- **EXERCISE GOAL**: Could you write out the lines below exactly, beginning with the first and finishing with the one that contains "export LEC_CHECK = 0"?

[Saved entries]
::::::::::
File: config.mk
export PLATFORM = sky130hd
export DESIGN_NAME = ltc_trig
export DESIGN_NICKNAME = d
export VERILOG_FILES = /design/src/hw/rtl/ltc_pkg.sv /design/src/hw/rtl/ltc_angle_prep.sv /design/src/hw/rtl/ltc_cordic_cell.sv /design/src/hw/rtl/ltc_trig.sv
export SDC_FILE = /design/constraint.sdc
export NUM_CORES = 2
export LEC_CHECK = 0
export BUFFER_PORTS_ARGS = -buffer_cell sky130_fd_sc_hd__buf_2
export CORE_MARGIN = 4
export CORE_UTILIZATION = 39
export CTS_BUF_LIST = sky130_fd_sc_hd__clkbuf_8
export DETAILED_ROUTE_END_ITERATION = 8
export PLACE_DENSITY = 0.54
export SETUP_SLACK_MARGIN = 0.2
export SYNTH_ARGS = -nofsm -noshare
export SYNTH_HDL_FRONTEND = slang
export SYNTH_HIERARCHICAL = 1
export SYNTH_SLANG_ARGS = --single-unit
File: constraint.sdc
create_clock -name clk_i -period 5.9 [get_ports clk_i]
set_input_delay 1.18 -clock clk_i [delete_from_list [all_inputs] [get_ports clk_i]]
set_output_delay 1.18 -clock clk_i [all_outputs]
set_load 0.01 [all_outputs]
File: src/hw/rtl/ltc_pkg.sv
`default_nettype none
// ----------------------------------------------------------------------------
// ltc_pkg: shared types and constants of the lidar return converter
// Widths, CORDIC constants, the elevation table and the saturation helper.
// ----------------------------------------------------------------------------
package ltc_pkg;

  localparam int LASER_COUNT_DEF = 32;
  localparam int ELEV_ROWS       = 32;
  localparam int CORDIC_STEPS    = 16;

  // Widths of the CORDIC datapath.
  localparam int XY_W = 19;
  localparam int Z_W  = 20;

  // Fold, scale and input stages, the rotation cells, and the final sign stage.
  localparam int TRIG_LAT = 3 + CORDIC_STEPS + 1;

  localparam logic [15:0] AZ_TURN      = 16'd36000;
  localparam logic [15:0] AZ_HALF_TURN = 16'd18000;
  localparam logic [15:0] AZ_QUARTER   = 16'd9000;
  localparam logic [15:0] AZ_3QUARTER  = 16'd27000;

  localparam logic [19:0] CDEG_TO_RAD_Q16 = 20'd749613;
  localparam logic signed [XY_W-1:0] CORDIC_START = 19'sd39797;

  localparam logic [15:0] MAX_RANGE_RST = 16'd5000;
  localparam logic signed [19:0] COORD_LIMIT = 20'sd131070;

  localparam logic signed [Z_W-1:0] ATAN_Q16 [CORDIC_STEPS] = '{
    20'sd51472, 20'sd30386, 20'sd16055, 20'sd8150, 20'sd4091, 20'sd2047,
    20'sd1024,  20'sd512,   20'sd256,   20'sd128,  20'sd64,   20'sd32,
    20'sd16,    20'sd8,     20'sd4,     20'sd2
  };

  // Elevation of each row in centidegrees, negative angles wrapped by a full turn.
  localparam logic [15:0] ELEV_ANGLE [ELEV_ROWS] = '{
    16'd32933, 16'd33067, 16'd33200, 16'd33333, 16'd33467, 16'd33600,
    16'd33733, 16'd33867, 16'd34000, 16'd34133, 16'd34267, 16'd34400,
    16'd34533, 16'd34667, 16'd34800, 16'd34933, 16'd35067, 16'd35200,
    16'd35333, 16'd35467, 16'd35600, 16'd35733, 16'd35867, 16'd0,
    16'd133,   16'd267,   16'd400,   16'd533,   16'd667,   16'd800,
    16'd933,   16'd1067
  };

  typedef struct packed {
    logic signed [XY_W-1:0] x;
    logic signed [XY_W-1:0] y;
    logic signed [Z_W-1:0]  z;
    logic                   flip;
  } cordic_vec_t;

  function automatic logic signed [17:0] sat_coord(input logic signed [19:0] v);
    logic signed [19:0] r;
    r = v;
    if (v > COORD_LIMIT) begin
      r = COORD_LIMIT;
    end else if (v < -COORD_LIMIT) begin
      r = -COORD_LIMIT;
    end
    return r[17:0];
  endfunction

endpackage
`default_nettype wire

File: src/hw/rtl/ltc_angle_prep.sv
`default_nettype none
// ----------------------------------------------------------------------------
// ltc_angle_prep: angle fold and conversion to radians
// Folds a centidegree angle into a quarter turn either side of zero and scales
// it to Q16 radians, giving the starting vector of the rotation chain.
// ----------------------------------------------------------------------------
module ltc_angle_prep import ltc_pkg::*; (
  input  wire logic        clk_i,
  input  wire logic [15:0] angle_i,
  output cordic_vec_t      vec_o
);

  logic [13:0] mag_d, mag_q;
  logic        neg_d, neg_q, neg2_q;
  logic        flip_d, flip_q, flip2_q;
  logic [33:0] prod;
  logic [16:0] scaled_d, scaled_q;
  cordic_vec_t vec_d, vec_q;

  always_comb begin
    mag_d  = angle_i[13:0];
    neg_d  = 1'b0;
    flip_d = 1'b0;
    if (angle_i > AZ_3QUARTER) begin
      mag_d = 14'(AZ_TURN - angle_i);
      neg_d = 1'b1;
    end else if (angle_i > AZ_QUARTER) begin
      // The half-turn fold flips the sign of both sine and cosine.
      flip_d = 1'b1;
      if (angle_i >= AZ_HALF_TURN) begin
        mag_d = 14'(angle_i - AZ_HALF_TURN);
      end else begin
        mag_d = 14'(AZ_HALF_TURN - angle_i);
        neg_d = 1'b1;
      end
    end
  end

  assign prod     = 34'(mag_q) * 34'(CDEG_TO_RAD_Q16) + 34'd32768;
  assign scaled_d = prod[32:16];

  always_comb begin
    vec_d.x    = CORDIC_START;
    vec_d.y    = '0;
    vec_d.z    = neg2_q ? -$signed({3'b000, scaled_q}) : $signed({3'b000, scaled_q});
    vec_d.flip = flip2_q;
  end

  always_ff @(posedge clk_i) begin
    mag_q    <= mag_d;
    neg_q    <= neg_d;
    flip_q   <= flip_d;
    scaled_q <= scaled_d;
    neg2_q   <= neg_q;
    flip2_q  <= flip_q;
    vec_q    <= vec_d;
  end

  assign vec_o = vec_q;

endmodule
`default_nettype wire

File: src/hw/rtl/ltc_cordic_cell.sv
`default_nettype none
// ----------------------------------------------------------------------------
// ltc_cordic_cell: one rotation step of the CORDIC chain
// Rotates the vector by the step's arctangent in the direction that drives the
// residual angle toward zero, and registers the result for the next cell.
// ----------------------------------------------------------------------------
module ltc_cordic_cell import ltc_pkg::*; #(
  parameter int STEP = 0
) (
  input  wire logic        clk_i,
  input  wire cordic_vec_t vec_i,
  output cordic_vec_t      vec_o
);

  logic signed [XY_W-1:0] dx, dy;
  cordic_vec_t            vec_d, vec_q;

  assign dx = vec_i.y >>> STEP;
  assign dy = vec_i.x >>> STEP;

  always_comb begin
    vec_d.flip = vec_i.flip;
    // A residual of zero turns the positive way.
    if (!vec_i.z[Z_W-1]) begin
      vec_d.x = vec_i.x - dx;
      vec_d.y = vec_i.y + dy;
      vec_d.z = vec_i.z - ATAN_Q16[STEP];
    end else begin
      vec_d.x = vec_i.x + dx;
      vec_d.y = vec_i.y - dy;
      vec_d.z = vec_i.z + ATAN_Q16[STEP];
    end
  end

  always_ff @(posedge clk_i) begin
    vec_q <= vec_d;
  end

  assign vec_o = vec_q;

endmodule
`default_nettype wire

File: src/hw/rtl/ltc_trig.sv
`default_nettype none
// ----------------------------------------------------------------------------
// ltc_trig: pipelined sine and cosine of a centidegree angle
// Angle fold and scaling, a row of rotation cells, then the fold's sign.
// ----------------------------------------------------------------------------
module ltc_trig import ltc_pkg::*; (
  input  wire logic                   clk_i,
  input  wire logic [15:0]            angle_i,
  output logic signed [XY_W-1:0]      sin_o,
  output logic signed [XY_W-1:0]      cos_o
);

  cordic_vec_t            chain [CORDIC_STEPS+1];
  logic signed [XY_W-1:0] sin_q, cos_q;

  ltc_angle_prep u_prep (
    .clk_i   (clk_i),
    .angle_i (angle_i),
    .vec_o   (chain[0])
  );

  for (genvar i = 0; i < CORDIC_STEPS; i++) begin : g_cell
    ltc_cordic_cell #(
      .STEP (i)
    ) u_cell (
      .clk_i (clk_i),
      .vec_i (chain[i]),
      .vec_o (chain[i+1])
    );
  end

  always_ff @(posedge clk_i) begin
    if (chain[CORDIC_STEPS].flip) begin
      sin_q <= -chain[CORDIC_STEPS].y;
      cos_q <= -chain[CORDIC_STEPS].x;
    end else begin
      sin_q <= chain[CORDIC_STEPS].y;
      cos_q <= chain[CORDIC_STEPS].x;
    end
  end

  assign sin_o = sin_q;
  assign cos_o = cos_q;

endmodule
`default_nettype wire

==> results.py <==
metrics = {
    "status": {
        "status": "finished, final reports clean",
    },
    "yosys": {
        "yosys_warnings": 6,
        "syn_area_per_cell_um2": 8.67,
        "mappedNetlistArea_mm2": 0.0745,
        "synth_cells": 8598,
    },
    "clocking": {
        "cts_max_level": 4,
        "cts_tree": "yes",
        "cts_buffer_depth": 3,
        "path_clk_slew_ns": 0.06,
        "cts-buffers-inserted": 181,
        "holdBufCountCts": 0,
        "root_buffer": "clkbuf_8",
        "cts_num_sinks": 980,
        "insertion_delay_ns": 0.93,
    },
    "final_layout": {
        "drive_gt1_frac": 0.0660,
        "nets": 9852,
        "final_cell_mix": "ha_1, dfxtp_1, a21oi_1",
        "n_fill_cell": 18700,
        "post-route-util": 0.428,
        "final-seq-area_mm2": 0.0196,
        "multiInputGateArea_mm2": 0.0519,
        "final_common_cell": "ha_1",
        "syn_to_final_growth_pct": 9.12,
        "stdcell_count": 11400,
    },
    "route": {
        "route.final.wire_length_um": 193000,
        "drc": 0,
        "wl_per_cell_um": 17.0,
        "viasPerCell": 5.38,
        "firstDrtPassIters": 5,
        "antenna_left": 0,
        "vias": 61100,
        "initialDrtViolationCount": 3644,
    },
    "setup_path": {
        "critPathLaunchType": "flip-flop",
        "crit_arrival_ns": 6.20,
        "crit_chain": "inv_1 > ha_1 > inv_1 > fa_1 > ha_1 > fa_1 > inv_1 > fa_1 > inv_1 > fa_1 > ha_1 > and4_1 > o211ai_1 > a211oi_1 > nor3_1 > buf_4 > o21ai_1 > a21oi_1 > xnor2_1",
        "crit_fanout": 7,
        "slowest_stage": "fa_1",
        "critical_path_required_ns": 6.67,
        "critical_path.top_delay_family": "adder cells",
        "crit_buf_inv": 5,
        "cpPeakStageDelay_ns": 0.57,
        "crit_type": "flip-flop to flip-flop",
        "crit_path_end_kind": "flip-flop",
    },
    "place": {
        "dpl.hpwl_um": 155000,
        "place_inst": 11000,
        "numPortBuffers": 54,
        "place.gp.congestion": 0.883,
    },
    "sta": {
        "worstMarginPinSlew_ns": 1.30,
        "setup_viol_count_final": 0,
        "finClkSkew_ns": 0.0679,
        "finalMaxSlewViolations": 0,
        "hold_viol_final": 0,
        "rsz0062_at_grt": "false",
        "slew_headroom": 0.125,
        "setup_tns_ns": 0,
        "max_freq_mhz": 184,
        "fin_crit_ns": 5.43,
        "fin_crit_sh": 0.920,
    },
    "global_routing": {
        "grt.overflow.total": 0,
        "grt.busiest_layer": "met2",
        "grt_use_met1": 0.258,
        "grt_util_all_layers": 0.190,
        "grt_max_degree": 49,
        "grt_pass1_vias": 59400,
        "grtUsageMet2": 0.320,
        "grt_util_met3": 0.0229,
        "antenna_found_initial": 3,
        "grt_first_pass_wirelength_um": 313000,
    },
    "floorplanning": {
        "die_h_um": 445,
        "rows": 160,
        "dieArea_mm2": 0.198,
        "die_w_um": 445,
        "ios": 55,
        "initial_core_util": 0.392,
        "coreArea_mm2": 0.190,
    },
    "flow_run": {
        "cap_violations": 0,
    },
    "worst_hold_path": {
        "hold_path_class": "flip-flop to flip-flop",
    },
}
registers in the layout, summed over array words and instances (netlist names):
signal and cells:
cos_o 19, g_cell.u_cell/vec_o 886, sin_o 19, u_prep/flip2_q 1, u_prep/flip_q 1, u_prep/mag_q 14
u_prep/neg2_q 1, u_prep/neg_q 1, u_prep/scaled_q 17, u_prep/vec_o 21
layout make-up:
class	count	area share
Multi-Input combinational cell	6874	0.638
Sequential cell	980	0.241
Antenna cell	8	0.000246
Tap cell	2511	0.0386
Clock inverter	105	0.0128
Inverter	589	0.0272
Timing Repair Buffer	71	0.00489
Clock buffer	219	0.0371
worst paths after layout:
kind                         start                   to  slack [ns]  cells past startpoint
setup / recovery  u_prep/mag_q[13]  u_prep/scaled_q[12]        0.47                     19
hold / removal      u_prep/flip2_q      u_prep/vec_o[0]        0.31                      0
setup reg to reg  u_prep/mag_q[13]  u_prep/scaled_q[12]        0.47                     19
hold reg to reg     u_prep/flip2_q      u_prep/vec_o[0]        0.31                      0
metal layers:
metal  routed length, µm  share of wire
met5                   0              0
met4                3870          0.020
met3                6750          0.035
met2               88700           0.46
met1               93600           0.49
worst reg2reg max path: stages (launching register included):
cell      delay (ns)
dfxtp_1         0.52
inv_1           0.08
ha_1            0.28
inv_1           0.17
fa_1            0.45
ha_1            0.24
fa_1            0.51
inv_1           0.05
fa_1            0.57
inv_1           0.07
fa_1            0.51
ha_1            0.45
and4_1          0.29
o211ai_1        0.13
a211oi_1        0.22
nor3_1          0.08
buf_4           0.17
o21ai_1         0.25
a21oi_1         0.13
xnor2_1         0.14
repair_timing:
item,in CTS,in global routing
setup endpoints to repair,0,4
resized for setup,0,2
buffers inserted,0,0
stage by stage:
stage	instance area [µm²]	worst slack, ns	hold slack [ns]
final	81300	0.474	0.314
after global routing	81300	0.215	0.320
after CTS	81300	0.432	0.316
after detailed placement	77200	0.441	0.312
after global placement	77200	0.416	0.310
after floorplan	74600	0.828	0.310
Power is not shown: default switching activity piles up to over one toggle a cycle in this logic, so the estimate is an artifact.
::::::::::
- **ANSWER SPACE**:
File: config.mk
export PLATFORM = sky130hd
export DESIGN_NAME = ltc_trig
export DESIGN_NICKNAME = d
export VERILOG_FILES = /design/src/hw/rtl/ltc_pkg.sv /design/src/hw/rtl/ltc_angle_prep.sv /design/src/hw/rtl/ltc_cordic_cell.sv /design/src/hw/rtl/ltc_trig.sv
export SDC_FILE = /design/constraint.sdc
export NUM_CORES = 2
export LEC_CHECK = 0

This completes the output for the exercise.